“I am going to go through every step to make sure when you do it later, you know exactly what to do.”
“I know what to do,” I remind her. “I did it already. That’s why I came to Vancouver. It worked for Kelsey’s samples. I just don’t know why, or if these do.”
“We also don’t know if it works all the time. Let’s start at the beginning and make sure it’s not an issue with your process.”
I wait for her to mention giving them to a client to test again, but all she does is say, “Watch, Luling.”
I do. The first thing I notice is Mom’s calm. She writes her huo with bold strokes, the characters so familiar that she would probably hesitate more if forced to think of each movement individually rather than letting them flow. Unlike me, who held the bottle with hands shaking with dread, Mom exudes casual confidence.
She doesn’t look at me before she closes her eyes.
Then nothing.
Mom droops and nearly drops the bottle. “There,” she says with satisfaction before she sips from the tea she gave me.

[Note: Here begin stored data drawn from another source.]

File: src/meter_io_pkg.sv
package meter_io_pkg;

    // channel counts per module type and field widths
    localparam int SENSE_MAX   = 6;
    localparam int SENSE_T1    = 6;
    localparam int SENSE_T23   = 4;
    localparam int RELAYS      = 2;
    localparam int SWITCHED    = 2;
    localparam int LEVELS      = 2;
    localparam int COUNT_W     = 16;
    localparam int STAMP_W     = 32;
    localparam int QTY_NUM     = 4;
    localparam int QTY_W       = 2;
    localparam int PULSE_W     = 16;

    // event log geometry
    localparam int             LOG_DEPTH = 20;
    localparam int             LOG_IDX_W = 5;
    localparam logic [4:0]     LOG_LAST  = 5'h13;

    // timing
    localparam int             CLK_MHZ          = 20;
    localparam int             ENERGY_PULSE_US  = 100;
    localparam int             ENERGY_PULSE_CYC = ENERGY_PULSE_US * CLK_MHZ;
    localparam int             STRETCH_W        = 12;

    // reset values
    localparam logic [5:0]     SENSE_LEVEL_RST  = 6'h3F;

    // global numbering bases per type and slot
    localparam logic [4:0]     SENSE_BASE_T1_S1 = 5'h01;
    localparam logic [4:0]     SENSE_BASE_T2_S1 = 5'h07;
    localparam logic [4:0]     SENSE_BASE_T3_S1 = 5'h0B;
    localparam logic [4:0]     SENSE_BASE_T1_S2 = 5'h0F;
    localparam logic [4:0]     SENSE_BASE_T2_S2 = 5'h15;
    localparam logic [4:0]     SENSE_BASE_T3_S2 = 5'h19;
    localparam logic [3:0]     RELAY_BASE_T1_S1 = 4'h1;
    localparam logic [3:0]     RELAY_BASE_T3_S1 = 4'h3;
    localparam logic [3:0]     RELAY_BASE_T1_S2 = 4'h5;
    localparam logic [3:0]     RELAY_BASE_T3_S2 = 4'h7;
    localparam logic [2:0]     PAIR_BASE_S1     = 3'h1;
    localparam logic [2:0]     PAIR_BASE_S2     = 3'h3;

    typedef enum logic [1:0] {TYPE_NONE, TYPE_ONE, TYPE_TWO, TYPE_THREE} module_type_e;
    // bit 1 selects current, bit 0 selects live zero
    typedef enum logic [1:0] {RANGE_V0_5, RANGE_V1_5, RANGE_I0_20, RANGE_I4_20} level_range_e;
    typedef enum logic [1:0] {RLY_OPEN, RLY_LATCHED, RLY_PULSE} relay_state_e;

endpackage

File: src/event_log_store.sv
`timescale 1ns/1ps
module event_log_store import meter_io_pkg::*; (
    input  wire logic                 sys_clk_in,
    input  wire logic                 nrst_in,
    input  wire logic                 log_enable_in,
    input  wire logic                 log_write_in,
    input  wire logic [STAMP_W-1:0]   log_stamp_in,
    input  wire logic [SENSE_MAX-1:0] log_state_in,
    input  wire logic [LOG_IDX_W-1:0] log_read_index_in,
    output logic      [STAMP_W-1:0]   log_stamp_out,
    output logic      [SENSE_MAX-1:0] log_state_out,
    output logic      [LOG_IDX_W-1:0] log_entries_out,
    output logic      [LOG_IDX_W-1:0] log_next_out
);
    logic [STAMP_W-1:0]   stamp_mem [LOG_DEPTH];
    logic [SENSE_MAX-1:0] state_mem [LOG_DEPTH];
    logic                 enable_d;
    logic                 clear;
    logic                 write_ok;

    // changing the enable discards the records
    assign clear    = log_enable_in != enable_d;
    assign write_ok = log_write_in && log_enable_in && !clear;

    always_ff @(posedge sys_clk_in or negedge nrst_in) begin
        if (!nrst_in) begin
            enable_d <= 1'b0;
        end else begin
            enable_d <= log_enable_in;
        end
    end

    // write pointer wraps to the first entry
    always_ff @(posedge sys_clk_in or negedge nrst_in) begin
        if (!nrst_in) begin
            log_next_out    <= '0;
            log_entries_out <= '0;
        end else if (clear) begin
            log_next_out    <= '0;
            log_entries_out <= '0;
        end else if (write_ok) begin
            log_next_out <= (log_next_out == LOG_LAST) ? 5'h00 : log_next_out + 5'h01;
            if (log_entries_out <= LOG_LAST) begin
                log_entries_out <= log_entries_out + 5'h01;
            end
        end
    end

    // entry storage
    always_ff @(posedge sys_clk_in) begin
        if (write_ok) begin
            stamp_mem[log_next_out] <= log_stamp_in;
            state_mem[log_next_out] <= log_state_in;
        end
    end

    // registered read port, out of range reads zero
    always_ff @(posedge sys_clk_in or negedge nrst_in) begin
        if (!nrst_in) begin
            log_stamp_out <= '0;
            log_state_out <= '0;
        end else if (log_read_index_in <= LOG_LAST) begin
            log_stamp_out <= stamp_mem[log_read_index_in];
            log_state_out <= state_mem[log_read_index_in];
        end else begin
            log_stamp_out <= '0;
            log_state_out <= '0;
        end
    end
endmodule

File: src/meter_io_channels.sv
`timescale 1ns/1ps
module meter_io_channels import meter_io_pkg::*; (
    input  wire logic                          sys_clk_in,
    input  wire logic                          nrst_in,
    input  wire logic [1:0]                    module_type_in,
    input  wire logic                          slot_second_in,
    input  wire logic [SENSE_MAX-1:0]          sense_level_in,
    input  wire logic [SENSE_MAX-1:0]          sense_counter_mode_in,
    input  wire logic                          count_clear_in,
    input  wire logic                          event_log_enable_in,
    input  wire logic [STAMP_W-1:0]            timestamp_in,
    input  wire logic [LOG_IDX_W-1:0]          log_read_index_in,
    input  wire logic                          relay_alarm_mode_in,
    input  wire logic                          relay_pulse_sel_in,
    input  wire logic [PULSE_W-1:0]            relay_pulse_cycles_in,
    input  wire logic [RELAYS-1:0]             relay_close_in,
    input  wire logic [RELAYS-1:0]             relay_open_in,
    input  wire logic [RELAYS-1:0]             relay_alarm_in,
    input  wire logic                          switched_energy_mode_in,
    input  wire logic [SWITCHED-1:0]           switched_alarm_in,
    input  wire logic [SWITCHED*QTY_W-1:0]     switched_qty_sel_in,
    input  wire logic [QTY_NUM-1:0]            energy_tick_in,
    input  wire logic [LEVELS*2-1:0]           level_output_range_in,
    input  wire logic [LEVELS*2-1:0]           level_input_range_in,
    output logic      [SENSE_MAX-1:0]          sense_state_out,
    output logic      [SENSE_MAX*COUNT_W-1:0]  sense_count_out,
    output logic      [STAMP_W-1:0]            log_stamp_out,
    output logic      [SENSE_MAX-1:0]          log_state_out,
    output logic      [LOG_IDX_W-1:0]          log_entries_out,
    output logic      [LOG_IDX_W-1:0]          log_next_out,
    output logic      [RELAYS-1:0]             relay_channel_out,
    output logic      [SWITCHED-1:0]           switched_out,
    output logic      [LEVELS-1:0]             level_output_current_out,
    output logic      [LEVELS-1:0]             level_output_live_zero_out,
    output logic      [LEVELS-1:0]             level_input_current_out,
    output logic      [LEVELS-1:0]             level_input_live_zero_out,
    output logic      [4:0]                    sense_first_number_out,
    output logic      [3:0]                    relay_first_number_out,
    output logic      [2:0]                    switched_first_number_out,
    output logic      [2:0]                    level_input_first_number_out
);
    module_type_e         mod_type;
    logic                 slot_second;
    logic                 strap_taken;
    logic [SENSE_MAX-1:0] present;
    logic [SENSE_MAX-1:0] lvl_q;
    logic [SENSE_MAX-1:0] lvl_d;
    logic [SENSE_MAX-1:0] sig_state;
    logic [SENSE_MAX-1:0] sig_state_d;
    logic                 log_write;
    logic                 has_relays;
    logic                 has_switched;

    // type and slot straps caught on first edge after release
    always_ff @(posedge sys_clk_in or negedge nrst_in) begin
        if (!nrst_in) begin
            mod_type    <= TYPE_NONE;
            slot_second <= 1'b0;
            strap_taken <= 1'b0;
        end else if (!strap_taken) begin
            mod_type    <= module_type_e'(module_type_in);
            slot_second <= slot_second_in;
            strap_taken <= 1'b1;
        end
    end

    // channel population by type
    always_comb begin
        case (mod_type)
            TYPE_ONE:   present = {SENSE_T1{1'b1}};
            TYPE_TWO,
            TYPE_THREE: present = {{(SENSE_MAX-SENSE_T23){1'b0}}, {SENSE_T23{1'b1}}};
            default:    present = '0;
        endcase
    end
    assign has_relays   = mod_type == TYPE_ONE || mod_type == TYPE_THREE;
    assign has_switched = mod_type == TYPE_TWO;

    // input sampling, idle level is open contact
    always_ff @(posedge sys_clk_in or negedge nrst_in) begin
        if (!nrst_in) begin
            lvl_q <= SENSE_LEVEL_RST;
            lvl_d <= SENSE_LEVEL_RST;
        end else begin
            lvl_q <= sense_level_in;
            lvl_d <= lvl_q;
        end
    end

    // low level means contact closed, reported as one
    assign sig_state = ~lvl_q & present & ~sense_counter_mode_in;

    always_ff @(posedge sys_clk_in or negedge nrst_in) begin
        if (!nrst_in) begin
            sense_state_out <= '0;
            sig_state_d     <= '0;
        end else begin
            sense_state_out <= ~lvl_q & present;
            sig_state_d     <= sig_state;
        end
    end

    // pulse counters, one per channel
    genvar gi;
    generate
        for (gi = 0; gi < SENSE_MAX; gi++) begin : g_count
            logic fall;
            assign fall = present[gi] && sense_counter_mode_in[gi] && lvl_d[gi] && !lvl_q[gi];
            always_ff @(posedge sys_clk_in or negedge nrst_in) begin
                if (!nrst_in) begin
                    sense_count_out[gi*COUNT_W +: COUNT_W] <= '0;
                end else if (fall) begin
                    sense_count_out[gi*COUNT_W +: COUNT_W] <= sense_count_out[gi*COUNT_W +: COUNT_W] + 16'h0001;
                end else if (count_clear_in) begin
                    sense_count_out[gi*COUNT_W +: COUNT_W] <= '0;
                end
            end
        end
    endgenerate

    // log a record on any signal-mode change
    assign log_write = event_log_enable_in && (sig_state != sig_state_d);

    event_log_store u_log (
        .sys_clk_in        (sys_clk_in),
        .nrst_in           (nrst_in),
        .log_enable_in     (event_log_enable_in),
        .log_write_in      (log_write),
        .log_stamp_in      (timestamp_in),
        .log_state_in      (sig_state),
        .log_read_index_in (log_read_index_in),
        .log_stamp_out     (log_stamp_out),
        .log_state_out     (log_state_out),
        .log_entries_out   (log_entries_out),
        .log_next_out      (log_next_out)
    );

    // relay channels, one shared mode for both
    generate
        for (gi = 0; gi < RELAYS; gi++) begin : g_relay
            relay_state_e       rstate;
            logic [PULSE_W-1:0] remain;
            always_ff @(posedge sys_clk_in or negedge nrst_in) begin
                if (!nrst_in) begin
                    rstate <= RLY_OPEN;
                    remain <= '0;
                end else if (!has_relays) begin
                    rstate <= RLY_OPEN;
                end else if (relay_alarm_mode_in) begin
                    // alarm latches until opened, set wins
                    if (relay_alarm_in[gi]) begin
                        rstate <= RLY_LATCHED;
                    end else if (relay_open_in[gi]) begin
                        rstate <= RLY_OPEN;
                    end else if (rstate == RLY_PULSE) begin
                        rstate <= RLY_OPEN;
                    end
                end else if (relay_close_in[gi]) begin
                    if (relay_pulse_sel_in) begin
                        rstate <= RLY_PULSE;
                        remain <= (relay_pulse_cycles_in == '0) ? 16'h0001 : relay_pulse_cycles_in;
                    end else begin
                        rstate <= RLY_LATCHED;
                    end
                end else if (relay_open_in[gi]) begin
                    rstate <= RLY_OPEN;
                end else begin
                    case (rstate)
                        RLY_PULSE: begin
                            if (remain <= 16'h0001) begin
                                rstate <= RLY_OPEN;
                            end
                            remain <= remain - 16'h0001;
                        end
                        default: ;
                    endcase
                end
            end
            assign relay_channel_out[gi] = rstate != RLY_OPEN;
        end
    endgenerate

    // switched outputs, one shared mode for both
    generate
        for (gi = 0; gi < SWITCHED; gi++) begin : g_switch
            logic [STRETCH_W-1:0] stretch;
            logic [QTY_W-1:0]     qsel;
            assign qsel = switched_qty_sel_in[gi*QTY_W +: QTY_W];
            always_ff @(posedge sys_clk_in or negedge nrst_in) begin
                if (!nrst_in) begin
                    stretch <= '0;
                end else if (!has_switched || !switched_energy_mode_in) begin
                    stretch <= '0;
                end else if (energy_tick_in[qsel]) begin
                    stretch <= STRETCH_W'(ENERGY_PULSE_CYC);
                end else if (stretch != '0) begin
                    stretch <= stretch - 12'h001;
                end
            end
            always_ff @(posedge sys_clk_in or negedge nrst_in) begin
                if (!nrst_in) begin
                    switched_out[gi] <= 1'b0;
                end else if (!has_switched) begin
                    switched_out[gi] <= 1'b0;
                end else if (switched_energy_mode_in) begin
                    switched_out[gi] <= energy_tick_in[qsel] || stretch > 12'h001;
                end else begin
                    switched_out[gi] <= switched_alarm_in[gi];
                end
            end
        end
    endgenerate

    // level range selects for the analog front ends
    generate
        for (gi = 0; gi < LEVELS; gi++) begin : g_level
            always_ff @(posedge sys_clk_in or negedge nrst_in) begin
                if (!nrst_in) begin
                    level_output_current_out[gi]   <= 1'b0;
                    level_output_live_zero_out[gi] <= 1'b0;
                    level_input_current_out[gi]    <= 1'b0;
                    level_input_live_zero_out[gi]  <= 1'b0;
                end else begin
                    level_output_current_out[gi]   <= has_switched && level_output_range_in[gi*2+1];
                    level_output_live_zero_out[gi] <= has_switched && level_output_range_in[gi*2];
                    level_input_current_out[gi]    <= mod_type == TYPE_THREE && level_input_range_in[gi*2+1];
                    level_input_live_zero_out[gi]  <= mod_type == TYPE_THREE && level_input_range_in[gi*2];
                end
            end
        end
    endgenerate

    // global channel numbers of this module
    always_ff @(posedge sys_clk_in or negedge nrst_in) begin
        if (!nrst_in) begin
            sense_first_number_out       <= '0;
            relay_first_number_out       <= '0;
            switched_first_number_out    <= '0;
            level_input_first_number_out <= '0;
        end else begin
            sense_first_number_out       <= '0;
            relay_first_number_out       <= '0;
            switched_first_number_out    <= '0;
            level_input_first_number_out <= '0;
            case (mod_type)
                TYPE_ONE: begin
                    sense_first_number_out <= slot_second ? SENSE_BASE_T1_S2 : SENSE_BASE_T1_S1;
                    relay_first_number_out <= slot_second ? RELAY_BASE_T1_S2 : RELAY_BASE_T1_S1;
                end
                TYPE_TWO: begin
                    sense_first_number_out    <= slot_second ? SENSE_BASE_T2_S2 : SENSE_BASE_T2_S1;
                    switched_first_number_out <= slot_second ? PAIR_BASE_S2 : PAIR_BASE_S1;
                end
                TYPE_THREE: begin
                    sense_first_number_out       <= slot_second ? SENSE_BASE_T3_S2 : SENSE_BASE_T3_S1;
                    relay_first_number_out       <= slot_second ? RELAY_BASE_T3_S2 : RELAY_BASE_T3_S1;
                    level_input_first_number_out <= slot_second ? PAIR_BASE_S2 : PAIR_BASE_S1;
                end
                default: ;
            endcase
        end
    end
endmodule

File: config.mk
export PLATFORM = sky130hd
export DESIGN_NAME = meter_io_channels
export DESIGN_NICKNAME = d
export VERILOG_FILES = /design/src/meter_io_pkg.sv /design/src/event_log_store.sv /design/src/meter_io_channels.sv
export SDC_FILE = /design/constraint.sdc
export NUM_CORES = 1
export LEC_CHECK = 0
export BUFFER_PORTS_ARGS = -buffer_cell sky130_fd_sc_hd__buf_2
export CAP_MARGIN = 20
export CORE_MARGIN = 8
export CORE_UTILIZATION = 33
export DETAILED_ROUTE_END_ITERATION = 10
export GPL_TIMING_DRIVEN = 0
export PLACE_DENSITY = 0.51
export SLEW_MARGIN = 15
export SYNTH_ARGS = -nofsm -noshare
export SYNTH_HDL_FRONTEND = slang
export SYNTH_SLANG_ARGS = --single-unit
File: constraint.sdc
create_clock -name sys_clk_in -period 21.3 [get_ports sys_clk_in]
set_input_delay 1.065 -clock sys_clk_in [delete_from_list [all_inputs] [get_ports sys_clk_in]]
set_output_delay 1.065 -clock sys_clk_in [all_outputs]
set_load 0.03 [all_outputs]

“It looks the same as when I do it.” I frown. “What did it feel like? Walk me through it.”
She looks exasperated. “I told you to watch.”
I keep my temper. “I can’t see your thoughts.”
Mom puts the bottle down, and I go to the sink to get her some water. “I thought of the world around me and put the energy in. It’s best not to think too much, Luling. You need to feel it.”
I bring her the water and sit down again. “That’s fine for you to say now, but when you were starting out, I bet you thought about it. Every step.”
“No,” she said, looking at the bottle. “I believed. That’s the difference.”
My brain feels like it’s going to explode. “That’s not the difference! I believed. You don’t think I believed?”
“You were distracted.” She points at her huo. “I remember when you chose your huo,” she says. “I chose mine by instinct. So did your grandmother. You kept saying yours had to be perfect, it had to be right. You never understood the huo is only a conduit. It could be a sketch of a squid and work, as long as you believed it would. You lacked confidence in your ability to get it right.”
“I wasn’t distracted.”
“No? That summer was hard for you, when you were so sad about Rafe. You looked through every book in the house searching for the right huo. I have the notebook where you tried different ones.”
I stay silent. She noticed I was miserable. She knew it was about Rafe. Yet in my memories of that summer, she didn’t say a word about it or once mention his name. Odd—at the time, I took her not talking about Rafe as another rejection, that she was so caught up in my first moli she saw me only as the continuation of the Hua line instead of as a person. Was I wrong? Perhaps she was giving me space, waiting for me to come to her. Not mentioning Rafe was a kindness she tried to extend me.
She rubs her hands together to stop the shaking. Making a moli fragrance takes a lot out of someone.
“I’ll call a cab,” I say. “Let’s get you home.”
“I want you to—”
“It can wait,” I say.
Then she nods, giving in to me for the first time in her life. It doesn’t feel like a victory, because I’m not thinking of winners and losers. Perhaps one day we can simply be us, and it can start here.
24
Hua Changchang
Ming dynasty. Changchang collected porcelain from the imperial kilns at Jingdezhen, and for years sought a gold-gilded cup said to be the only one ever made. She never found it.
Heart note //Boost hope
Base note //Agarwood
The next day is rainy, and Mom decides to stay with me instead of going for a walk. “I have some ideas I want to work on,” she says as we share coffee with Ana. “I’ll stay out of the way.”